For aggressive lymphomas originating in specific sites like the mediastinum and testes, IELSG has completely transformed the treatment landscape through a series of studies.

Primary Mediastinal Large B-cell Lymphoma (PMBCL): IELSG’s early retrospective study was the first to challenge the “dogma” of the time that considered the CHOP regimen (cyclophosphamide, doxorubicin, vincristine, prednisone) as the standard of care for all diffuse large B-cell lymphomas, pointing out its suboptimal efficacy in PMBCL. Subsequently, through the prospective IELSG26 study, the team established the critical role of Positron Emission Tomography (PET) in assessing treatment response in PMBCL, contributing core data to the development of the Lugano Classification. Building on this, the pivotal IELSG37 randomized controlled trial proved that for patients achieving a Complete Metabolic Response (CMR) after chemoimmunotherapy, consolidation radiotherapy could be safely omitted. This successfully spared a large number of young patients from the long-term toxicity of radiotherapy, perfectly illustrating the concept of “precision de-escalation.”
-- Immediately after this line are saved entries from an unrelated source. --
This design comes from an exercise in tuning for small area, a short achievable clock period and few clock cycles per item on the open sky130 flow, not from production work.
Where RTL was checked, it was by simulation tests only, not by an equivalence proof against the original.
Power is estimated from default activity; no workload was simulated.

==> flow/design.v (excerpt) <==
module fp_addsub_top (
  input  logic        clk,
  input  logic        rst_n,
  input  logic        in_req,
  output logic        in_ack,
  input  logic [64:0] in_op,      
  output logic        out_req,
  input  logic        out_ack,
  output logic [34:0] out_res     
);
Size in the first run: about 1800 cells after synthesis, ~140 flip-flops, about 110 I/O pins, about 12000 sq um of cells after synthesis.
Settings: LEC_CHECK=0, ABC_AREA=1, CAP_MARGIN=20, CORE_MARGIN=2, CORE_UTILIZATION=40, CTS_BUF_LIST=sky130_fd_sc_hd__clkbuf_8, PLACE_DENSITY=0.75, SETUP_SLACK_MARGIN=3.6, SLEW_MARGIN=20, TNS_END_PERCENT=5, BUFFER_PORTS_ARGS=-buffer_cell sky130_fd_sc_hd__buf_1; clock period 6.5 ns.
standard.sh (not shown) runs the stock make flow with config.mk's settings and CLKGATE_MAP_FILE= SYNTH_SCRIPT=/design/flow/synth_recipe.tcl, a recipe that flattens the netlist after the stock synthesis.
==> flow/flow/run.sh <==
#!/bin/bash
set -e
echo 'export BUFFER_PORTS_ARGS = -buffer_cell sky130_fd_sc_hd__buf_1' >> config.mk
bash standard.sh > standard.log 2>&1
The first run passed the timing, design-rule and antenna checks.
Testbench counts at the start, summed over its fixed seeds: cycles 9,608, items 3,200.
==> next run, changes <==
--- a/flow/config.mk
+++ b/flow/config.mk
@@ -12,6 +12,5 @@
 export CTS_BUF_LIST = sky130_fd_sc_hd__clkbuf_8
-export PLACE_DENSITY = 0.75
-export SETUP_SLACK_MARGIN = 3.6
+export SETUP_SLACK_MARGIN = 4.0
 export SLEW_MARGIN = 20
-export TNS_END_PERCENT = 5
+export TNS_END_PERCENT = 0
 export BUFFER_PORTS_ARGS = -buffer_cell sky130_fd_sc_hd__buf_1
- wire length fell by 6.0%
- clock-buffer cell count is unchanged
- maximum frequency is higher by 6.1%
- register-to-register slack improved by 200 ps
- die area is unchanged
- sequential share of layout area went up by 1.6 points
- synthesized cell count does not change
- design area came out lower by 7.0%
- total power shrinks by 6.9%
- non-clock buffer count is lower by 73
- clock skew goes down by 3.5 ps
This design comes from an exercise in tuning for small area, a short achievable clock period and few clock cycles per item on the open sky130 flow, not from production work.
At most, simulation tests tie the RTL to the original design; equivalence was not proved.
Power figures rest on the tool's default switching activity, not on a simulated workload.

// trickle_interval_timer_unit
module trickle_interval_timer_unit #(
    parameter int unsigned TICKS_PER_SECOND = trk_tmr_pkg::TICKS_PER_SECOND_DEF,
    parameter int unsigned MAX_EXP          = trk_tmr_pkg::MAX_EXP_DEF
) (
    input  wire                                  i_clk,
    input  wire                                  i_rst_n,
    input  wire                                  i_in_valid,
    output logic                                 o_in_ready,
    input  wire [18:0]                           i_in,
    output logic                                 o_out_valid,
    input  wire                                  i_out_ready,
    output logic [15:0]                          o_out,
    input  wire                                  i_cfg_valid,
    output logic                                 o_cfg_ready,
    input  wire [trk_tmr_pkg::CFG_IDX_W-1:0]     i_cfg_index,
    input  wire [trk_tmr_pkg::CFG_DAT_W-1:0]     i_cfg_data
);
Size: about 1100 cells after synthesis, about 53 I/O pins, about 10000 um2 of cells after synthesis.
==> flow/config.mk <==
export PLATFORM = sky130hd
export DESIGN_NAME = trickle_interval_timer_unit
export DESIGN_NICKNAME = trickle_interval_timer_unit
export VERILOG_FILES = /design/flow/design.v
export SDC_FILE = /design/flow/constraint.sdc
export NUM_CORES = 4
export LEC_CHECK = 0
export CAP_MARGIN = 20
export CORE_MARGIN = 2
export CORE_UTILIZATION = 40
export CTS_BUF_LIST = sky130_fd_sc_hd__clkbuf_8
export PLACE_DENSITY = 0.6
export SLEW_MARGIN = 20
==> flow/constraint.sdc <==
create_clock -name core_clock -period 22.0 [get_ports {i_clk}]
set_input_delay 4.4000 -clock core_clock [delete_from_list [all_inputs] [get_ports {i_clk}]]
set_output_delay 4.4000 -clock core_clock [all_outputs]
set_load 0.01 [all_outputs]
standard.sh (not shown) runs the stock make flow with config.mk's settings and CLKGATE_MAP_FILE= SYNTH_SCRIPT=/design/flow/synth_recipe.tcl, a recipe that flattens the netlist after the stock synthesis.
==> flow/flow/run.sh <==
#!/bin/bash
# The standard layout (standard.sh: its synthesis, floorplan, placement,
# CTS and routing, with the design's SDC), with two knobs changed:
#  * timing repair keeps a setup margin, so the achieved period is pushed
#    below the design's clock period;
#  * the port buffers are plain buffers instead of the resizer's pick.
# All of make's output goes to make_finish.log in the work folder.
set -euo pipefail
MARGIN=$(awk -v p="$FLOW_PERIOD_NS" 'BEGIN { printf "%.2f", p - 5.6 }')
bash standard.sh "SETUP_SLACK_MARGIN=$MARGIN" \
    "BUFFER_PORTS_ARGS=-buffer_cell sky130_fd_sc_hd__buf_1" finish > make_finish.log 2>&1
The starting point went through all stages and came out clean.
Testbench counts at the start, summed over its fixed seeds: cycles 32,136, ops 32,000.
Then changed:
--- a/flow/design.v
+++ b/flow/design.v
@@ -208,14 +208,30 @@
     logic              t_lsb;
     logic [46:0] c_exp;
     always_comb begin
         c_exp = {25'd0, T_TOP} << r_exp;
         h_big = c_exp[46:25];
         t_lsb = c_exp[24];
     end
+    logic       exp_long, b_all1;
+    logic [6:0] fire_f, tail_f;
+    assign exp_long = r_exp[4] || (r_exp[3] && (r_exp[2] || r_exp[1]));
+    assign b_all1   = &r_b[15:0];
+    always_comb begin
+        case (r_exp)
+            5'd4:    fire_f = b_all1 ? 7'd2  : 7'd1;
+            5'd5:    fire_f = b_all1 ? 7'd4  : {5'd0, 1'b1, r_b[15]};
+            5'd6:    fire_f = b_all1 ? 7'd8  : {4'd0, 1'b1, r_b[15:14]};
+            5'd7:    fire_f = b_all1 ? 7'd16 : {3'd0, 1'b1, r_b[15:13]};
+            5'd8:    fire_f = b_all1 ? 7'd32 : {2'd0, 1'b1, r_b[15:12]};
+            5'd9:    fire_f = b_all1 ? 7'd64 : {1'd0, 1'b1, r_b[15:11]};
+            default: fire_f = 7'd0;
+        endcase
+        tail_f = trk_tmr_pkg::sub7(c_exp[30:24], fire_f);
+    end
     logic fold_c;
     assign fold_c = (&r_b[15:6]) && !trk_tmr_pkg::lt6(r_b[21:16], ~r_b[5:0]);
     logic [TICK_W-1:0] add_y, add_s;
     logic              add_ci;
     always_comb begin
         add_y  = {TICK_W{1'b1}};
         add_ci = 1'b0;
@@ -262,15 +278,15 @@
                         n_event = trk_tmr_pkg::EV_POSTPONE;
                     end else begin
                         n_addr_ok = 1'b1;
                         if (r_fire_pending) begin
                             n_event = trk_tmr_pkg::lt8(r_heard, r_redundancy) ?
                                       trk_tmr_pkg::EV_TRANSMIT : trk_tmr_pkg::EV_SUPPRESS;
                             n_fire_pending = 1'b0;
-                            n_ticks = r_b;
+                            n_ticks = exp_long ? r_b : {15'd0, tail_f};
                         end else begin
                             begin_exp = exp_up;
                             do_begin  = 1'b1;
                         end
                     end
                 end
             end
@@ -293,30 +309,26 @@
             n_heard        = '0;
             n_event        = trk_tmr_pkg::EV_NEW_INTV;
             n_fire_pending = 1'b1;
             n_running      = 1'b1;
         end
     end
     logic       r_all1;
-    logic [6:0] fire_s, tail_s, t_small;
-    logic [46:0] c_begin;
+    logic [6:0] fire_s;
     assign r_all1 = &rnd;
     always_comb begin
-        c_begin = {25'd0, T_TOP} << begin_exp;
-        t_small = c_begin[30:24];
         case (begin_exp)
             5'd4:    fire_s = r_all1 ? 7'd2  : 7'd1;
             5'd5:    fire_s = r_all1 ? 7'd4  : {5'd0, 1'b1, rnd[15]};
             5'd6:    fire_s = r_all1 ? 7'd8  : {4'd0, 1'b1, rnd[15:14]};
             5'd7:    fire_s = r_all1 ? 7'd16 : {3'd0, 1'b1, rnd[15:13]};
             5'd8:    fire_s = r_all1 ? 7'd32 : {2'd0, 1'b1, rnd[15:12]};
             5'd9:    fire_s = r_all1 ? 7'd64 : {1'd0, 1'b1, rnd[15:11]};
             default: fire_s = 7'd0;
         endcase
-        tail_s = trk_tmr_pkg::sub7(t_small, fire_s);
     end
     logic begin_slow;
     assign begin_slow = begin_exp[4] || (begin_exp[3] && (begin_exp[2] || begin_exp[1]));
     always_ff @(posedge i_clk) begin
         if (!i_rst_n) begin
             r_min_exp    <= trk_tmr_pkg::MIN_EXP_RST;
             r_doublings  <= trk_tmr_pkg::DOUBLINGS_RST;
@@ -369,21 +381,16 @@
                 r_b     <= ~add_s;
             end else begin
                 r_ticks <= add_s;
             end
         end else if (proc) begin
             r_event <= n_event;
             if (do_begin) begin
-                if (begin_slow) begin
-                    r_ticks <= '0;
-                    r_b     <= {6'd0, rnd};
-                end else begin
-                    r_ticks <= {15'd0, fire_s};
-                    r_b     <= {15'd0, tail_s};
-                end
+                r_b     <= {6'd0, rnd};
+                r_ticks <= begin_slow ? '0 : {15'd0, fire_s};
             end else begin
                 r_ticks <= n_ticks;
             end
         end
     end
     always_ff @(posedge i_clk) begin
         r_step <= r_busy ? trk_tmr_pkg::inc5(r_step) : 5'd0;
=>
- The changed run produced a clean layout
- final area decreases by 0.56%
- clock skew increases by 0.0043 ns
- hold slack is worse by 0.0046 ns
- wire length increases by 6.2%
- first-iteration DRC count decreases by 8.4%
- count of clock-buffer cells in the layout decreases by 1
- via count increases by 0.62%
- utilization increases by 0.96 points
- register-to-register slack is worse by 0.23 ns
- power decreases by 2.8%
- worst setup slack is worse by 0.10 ns
No functional check of the RTL was part of the second run of this note.

==> afterwards: timing with drivers on the ports <==
How much do the figures lean on ideal ports? The routed layouts below were timed once more, with nothing changed but the port constraints. Step 1 assumes that a clkbuf_16 drives the clock port and a buf_2 every other input. Step 2 moves the port delays by t, midway between the first and last clock arrival at a register: inputs arrive t later, outputs are due t later. That takes back most of the time a late clock gives input paths. Three values: ideal ports, drivers, drivers and shift; two values: the first two.
| run | t (ns) | slack for setup (ns) | latest minus earliest clock arrival (ns) | worst data-port slew with drivers (ns) |
|---|---|---|---|---|
| the first run | 0.483 | 16.432 / 16.388 / 16.012 | 0.019 / 0.018 | 0.04 |
| the second run | 0.499 | 16.330 / 16.285 / 16.065 | 0.023 / 0.022 | 0.03 |
After both steps every run listed still meets setup and hold. The setup slack of the first run, which loses most, moves by -0.044 ns with the drivers and by -0.420 ns with both steps.
What follows belongs to an exercise in optimizing a design on an open flow for small area and a short achievable clock period; a production flow would make more cautious choices. In this exercise RTL edits were held to simulation tests only and were not proved equivalent to the original. Power and IR drop assume default switching activity.

--- design/flow/run.sh ---
#!/bin/bash
# synth_recipe.tcl (not shown) runs the flow's synth.tcl, then flattens the netlist and writes it again
# the make line also repeats each setting of config.mk as NAME=value (left out here)
make -C /OpenROAD-flow-scripts/flow DESIGN_CONFIG=/design/flow/config.mk WORK_HOME=/design/flow/orfs CLKGATE_MAP_FILE= SYNTH_SCRIPT=/design/flow/synth_recipe.tcl finish
--- design/flow/config.mk ---
export PLATFORM = sky130hd
export DESIGN_NAME = regfile_sb
export DESIGN_NICKNAME = regfile_sb
export VERILOG_FILES = /design/flow/design.v
export SDC_FILE = /design/flow/constraint.sdc
export NUM_CORES = 4
export LEC_CHECK = 0
export CAP_MARGIN = 20
export CORE_MARGIN = 2
export CORE_UTILIZATION = 35
export PLACE_DENSITY = 0.42
export SETUP_SLACK_MARGIN = 0.4
export SLEW_MARGIN = 20
--- design/flow/design.v ---
module regfile_sb_entry #(
  parameter int              XLEN    = 32,
  parameter logic [XLEN-1:0] RST_VAL = '0
) (
  input  logic            clk,
  input  logic            rst,
  input  logic            i_we,
  input  logic            i_set,
  input  logic            i_flush,
  input  logic [XLEN-1:0] i_d,
  output logic [XLEN-1:0] o_q,
  output logic            o_busy
);
  logic [XLEN-1:0] r_q;
  logic            r_busy;
  always_ff @(posedge clk or posedge rst) begin
    if (rst) begin
      r_q    <= RST_VAL;
      r_busy <= 1'b0;
    end else begin
      if (i_we) r_q <= i_d;
      if (i_flush)    r_busy <= 1'b0;
      else if (i_set) r_busy <= 1'b1;
      else if (i_we)  r_busy <= 1'b0;
    end
  end
  assign o_q    = r_q;
  assign o_busy = r_busy;
endmodule
This is an optimization exercise on Yosys and OpenROAD, whose aim is small area and a short achievable clock period, not a production implementation. In this exercise RTL edits were held to simulation tests only and were not proved equivalent to the original. Power figures rest on the tool's default switching activity, not on a simulated workload.

==> module axis_frame_capture, before the edit <==
module axis_frame_capture #(
  parameter int unsigned DATA_W = 32,
  parameter int unsigned DEPTH  = 64,
  parameter int unsigned ADDR_W = $clog2(DEPTH)
) (
  input  logic                       s_aclk,
  input  logic                       src_rst,
  input  logic [DATA_W-1:0]          s_axis_tdata,
  input  logic                       s_axis_tvalid,
  output logic                       s_axis_tready,
  input  logic                       s_axis_tlast,
  input  logic                       arm,
  output logic                       busy,
  output logic                       frame_done,
  output logic [ADDR_W:0]            frame_len,
  output logic                       overflow,
  output logic [DATA_W-1:0]          peak_abs,
  output logic [DATA_W+ADDR_W:0]     sum,
  input  logic [ADDR_W-1:0]          rd_addr,
  output logic [DATA_W-1:0]          rd_data
);
  localparam int unsigned SumW = DATA_W + ADDR_W + 1;
  logic                busy_q, done_q;
  logic [ADDR_W:0]     frame_len_q;
  logic [ADDR_W-1:0]   wr_ptr_q;      
  logic                overflow_q;
  logic [DATA_W-1:0]   peak_abs_q;
  logic [SumW-1:0]     sum_q;
  logic [DATA_W-1:0]   rd_data_q;
  logic                start, beat, store, clr;
  logic                sgn;
  logic [DATA_W-1:0]   sample_abs;
  logic                gt_pos, gt_neg, abs_gt;
  logic [DATA_W:0]     lo_sum;
  logic [ADDR_W:0]     hi_q, hi_inc, hi_dec, hi_d;
  logic [DATA_W-1:0]   mem [DEPTH];
  assign s_axis_tready = 1'b1;
  assign start = !busy_q && arm;
  assign clr   = src_rst || start;
  assign beat  = busy_q && s_axis_tvalid;
  assign store = beat && !frame_len_q[ADDR_W];
  assign sgn        = s_axis_tdata[DATA_W-1];
  assign gt_pos     = s_axis_tdata > peak_abs_q;
  assign gt_neg     = ~s_axis_tdata >= peak_abs_q;
  assign abs_gt     = sgn ? gt_neg : gt_pos;
  assign sample_abs = sgn ? (~s_axis_tdata + DATA_W'(1)) : s_axis_tdata;
  assign lo_sum = {1'b0, sum_q[DATA_W-1:0]} + {1'b0, s_axis_tdata};
  assign hi_q   = sum_q[SumW-1:DATA_W];
  axis_capture_incdec #(.W(ADDR_W+1)) u_incdec (.x(hi_q), .inc(hi_inc), .dec(hi_dec));
  logic [ADDR_W:0] hi_c1, hi_c0;
  assign hi_c1 = sgn ? hi_q : hi_inc;
  assign hi_c0 = sgn ? hi_dec : hi_q;
  assign hi_d  = lo_sum[DATA_W] ? hi_c1 : hi_c0;
  always_ff @(posedge s_aclk) begin
    if (clr) begin
      frame_len_q <= '0;
      wr_ptr_q    <= '0;
      overflow_q  <= 1'b0;
      peak_abs_q  <= '0;
      sum_q       <= '0;
    end else if (store) begin
      frame_len_q <= frame_len_q + (ADDR_W+1)'(1);
      wr_ptr_q    <= wr_ptr_q + ADDR_W'(1);
      sum_q       <= {hi_d, lo_sum[DATA_W-1:0]};
      if (abs_gt) peak_abs_q <= sample_abs;
    end else if (beat) begin
      overflow_q <= 1'b1;
    end
  end
  always_ff @(posedge s_aclk) begin
    if (src_rst) begin
      busy_q <= 1'b0;
      done_q <= 1'b0;
    end else if (start) begin
      busy_q <= 1'b1;
      done_q <= 1'b0;
    end else if (beat && s_axis_tlast) begin
      busy_q <= 1'b0;
      done_q <= 1'b1;
    end
  end
  always_ff @(posedge s_aclk) begin
    if (store) mem[wr_ptr_q] <= s_axis_tdata;
  end
  logic [7:0]        rd_hi, rd_lo;
  logic [DEPTH-1:0]  rd_sel;
  logic [DATA_W-1:0] rd_mux;
  logic [DATA_W-1:0] rd_g  [22];
  logic [DATA_W-1:0] rd_n4 [6];
  always_comb begin
    for (int i = 0; i < 8; i++) begin
      rd_hi[i] = !src_rst && (rd_addr[5:3] == 3'(i));
      rd_lo[i] = (rd_addr[2:0] == 3'(i));
    end
    for (int i = 0; i < DEPTH; i++) rd_sel[i] = rd_hi[i/8] && rd_lo[i%8];
  end
  for (genvar g = 0; g < 21; g++) begin : g_aoi
    for (genvar b = 0; b < DATA_W; b++) begin : g_bit
      axis_capture_aoi222 u_aoi (
        .a0(mem[3*g][b]),   .s0(rd_sel[3*g]),
        .a1(mem[3*g+1][b]), .s1(rd_sel[3*g+1]),
        .a2(mem[3*g+2][b]), .s2(rd_sel[3*g+2]),
        .y (rd_g[g][b])
      );
    end
  end
  assign rd_g[21] = ~(mem[63] & {DATA_W{rd_sel[63]}});
  always_comb begin
    for (int n = 0; n < 6; n++) begin
      rd_n4[n] = '1;
      for (int k = 0; k < 4; k++)
        if (4*n + k < 22) rd_n4[n] = rd_n4[n] & rd_g[4*n+k];
    end
    rd_mux = ~(rd_n4[0] & rd_n4[1] & rd_n4[2]) | ~(rd_n4[3] & rd_n4[4] & rd_n4[5]);
  end
  always_ff @(posedge s_aclk) rd_data_q <= rd_mux;
  assign busy       = busy_q;
  assign frame_done = done_q;
  assign frame_len  = frame_len_q;
  assign overflow   = overflow_q;
  assign peak_abs   = peak_abs_q;
  assign sum        = sum_q;
  assign rd_data    = rd_data_q;
endmodule
==> module axis_capture_incdec, before the edit <==
module axis_capture_incdec #(
  parameter int unsigned W = 7
) (
  input  logic [W-1:0] x,
  output logic [W-1:0] inc,
  output logic [W-1:0] dec
);
  assign inc = x + W'(1);
  assign dec = x - W'(1);
endmodule
clock: 5.0 ns
lec_check: 0
cap_margin: 20
core_margin: 2
core_utilization: 65
cts_buf_list: sky130_fd_sc_hd__clkbuf_16
cts_cluster_diameter: 100
cts_cluster_size: 30
place_density: 0.75
setup_slack_margin: 2.0
slew_margin: 20
synth_hierarchical: 1
synth_minimum_keep_size: 0
standard.sh (not shown) runs the stock make flow with config.mk's settings and CLKGATE_MAP_FILE= SYNTH_SCRIPT=/design/flow/synth_recipe.tcl, a recipe that flattens the netlist after the stock synthesis.
==> flow/flow/run.sh <==
#!/bin/bash
# Standard layout, but ports get a plain buffer instead of the slow default port buffer,
# and synthesis leaves adders to ABC instead of extracting half/full-adder cells.
set -euo pipefail
export BUFFER_PORTS_ARGS="-buffer_cell sky130_fd_sc_hd__buf_2"
bash standard.sh ADDER_MAP_FILE= finish > standard.log 2>&1
Rerun with:
--- a/flow/design.v
+++ b/flow/design.v
@@ -23,5 +23,4 @@
   logic                busy_q, done_q;
   logic [ADDR_W:0]     frame_len_q;
-  logic [ADDR_W-1:0]   wr_ptr_q;      
   logic                overflow_q;
   logic [DATA_W-1:0]   peak_abs_q;
@@ -47,13 +46,15 @@
   assign lo_sum = {1'b0, sum_q[DATA_W-1:0]} + {1'b0, s_axis_tdata};
   assign hi_q   = sum_q[SumW-1:DATA_W];
-  axis_capture_incdec #(.W(ADDR_W+1)) u_incdec (.x(hi_q), .inc(hi_inc), .dec(hi_dec));
-  logic [ADDR_W:0] hi_c1, hi_c0;
-  assign hi_c1 = sgn ? hi_q : hi_inc;
-  assign hi_c0 = sgn ? hi_dec : hi_q;
-  assign hi_d  = lo_sum[DATA_W] ? hi_c1 : hi_c0;
+  assign hi_inc = hi_q + (ADDR_W+1)'(1);
+  assign hi_dec = hi_q - (ADDR_W+1)'(1);
+  logic sel_inc, sel_dec, sel_keep;
+  assign sel_inc  = lo_sum[DATA_W] && !sgn;
+  assign sel_dec  = !lo_sum[DATA_W] && sgn;
+  assign sel_keep = lo_sum[DATA_W] == sgn;
+  assign hi_d = ({(ADDR_W+1){sel_inc}} & hi_inc) | ({(ADDR_W+1){sel_dec}} & hi_dec) |
+                ({(ADDR_W+1){sel_keep}} & hi_q);
   always_ff @(posedge s_aclk) begin
     if (clr) begin
       frame_len_q <= '0;
-      wr_ptr_q    <= '0;
       overflow_q  <= 1'b0;
       peak_abs_q  <= '0;
@@ -61,5 +62,4 @@
     end else if (store) begin
       frame_len_q <= frame_len_q + (ADDR_W+1)'(1);
-      wr_ptr_q    <= wr_ptr_q + ADDR_W'(1);
       sum_q       <= {hi_d, lo_sum[DATA_W-1:0]};
       if (abs_gt) peak_abs_q <= sample_abs;
@@ -81,5 +81,5 @@
   end
   always_ff @(posedge s_aclk) begin
-    if (store) mem[wr_ptr_q] <= s_axis_tdata;
+    if (store) mem[frame_len_q[ADDR_W-1:0]] <= s_axis_tdata;
   end
   logic [7:0]        rd_hi, rd_lo;
@@ -129,12 +129,2 @@
   assign y = ~((a0 & s0) | (a1 & s1) | (a2 & s2));
 endmodule
-module axis_capture_incdec #(
-  parameter int unsigned W = 7
-) (
-  input  logic [W-1:0] x,
-  output logic [W-1:0] inc,
-  output logic [W-1:0] dec
-);
-  assign inc = x + W'(1);
-  assign dec = x - W'(1);
-endmodule
Effect: The changed run finished clean. Flip-flop and latch count came out lower by 6. Sequential share of layout area goes up by 0.50 points. Synthesized cell count went down by 1.2%. Combinational power is about the same. Count of clock-buffer cells in the layout falls by 3.

==> afterwards: timing with drivers on the ports <==
In the flow no input, the clock included, has a driving cell. The finished layouts below were timed again as built, in two steps.
Step 1 (the two cells are an assumption about what drives the block):
set clk [get_ports {s_aclk}]
set_driving_cell -lib_cell sky130_fd_sc_hd__clkbuf_16 $clk
set_driving_cell -lib_cell sky130_fd_sc_hd__buf_2 [delete_from_list [all_inputs] $clk]
Step 2 adds t to the input delays and takes it off the output delays; t is the mean of the earliest and latest rising clock arrival at the registers after step 1. Input paths then give back, and output paths get back, about the clock's delay inside the block.
Three values: ideal ports, drivers, drivers and shift; two values: the first two.
run	t, ns	setup WS [ns]	slew at the worst register clock pin (ns)
the first run	0.788	1.523 / 1.506 / 0.718	0.12 / 0.12
the second run	0.803	1.662 / 1.636 / 0.833	0.12 / 0.12
After both steps setup and hold are still met in every run listed. The setup slack of the second run, which loses most, moves by -0.026 ns with the drivers and by -0.829 ns with both steps.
Primary Testicular Lymphoma: This disease once had an extremely poor prognosis due to a very high rate of Central Nervous System (CNS) relapse and risk of contralateral testicular involvement. Through a large-scale real-world study, IELSG precisely identified a highly effective combined-modality treatment: an anthracycline-based systemic chemotherapy, intrathecal prophylaxis, and radiotherapy to the contralateral testis. The subsequent prospective IELSG10 study successfully validated this regimen, elevating the prognosis of the disease to a new level. Further research confirmed that a CNS prophylaxis strategy combining systemic Methotrexate with intrathecal injections could achieve a “zero incidence” of CNS relapse, providing the best evidence for clinical practice.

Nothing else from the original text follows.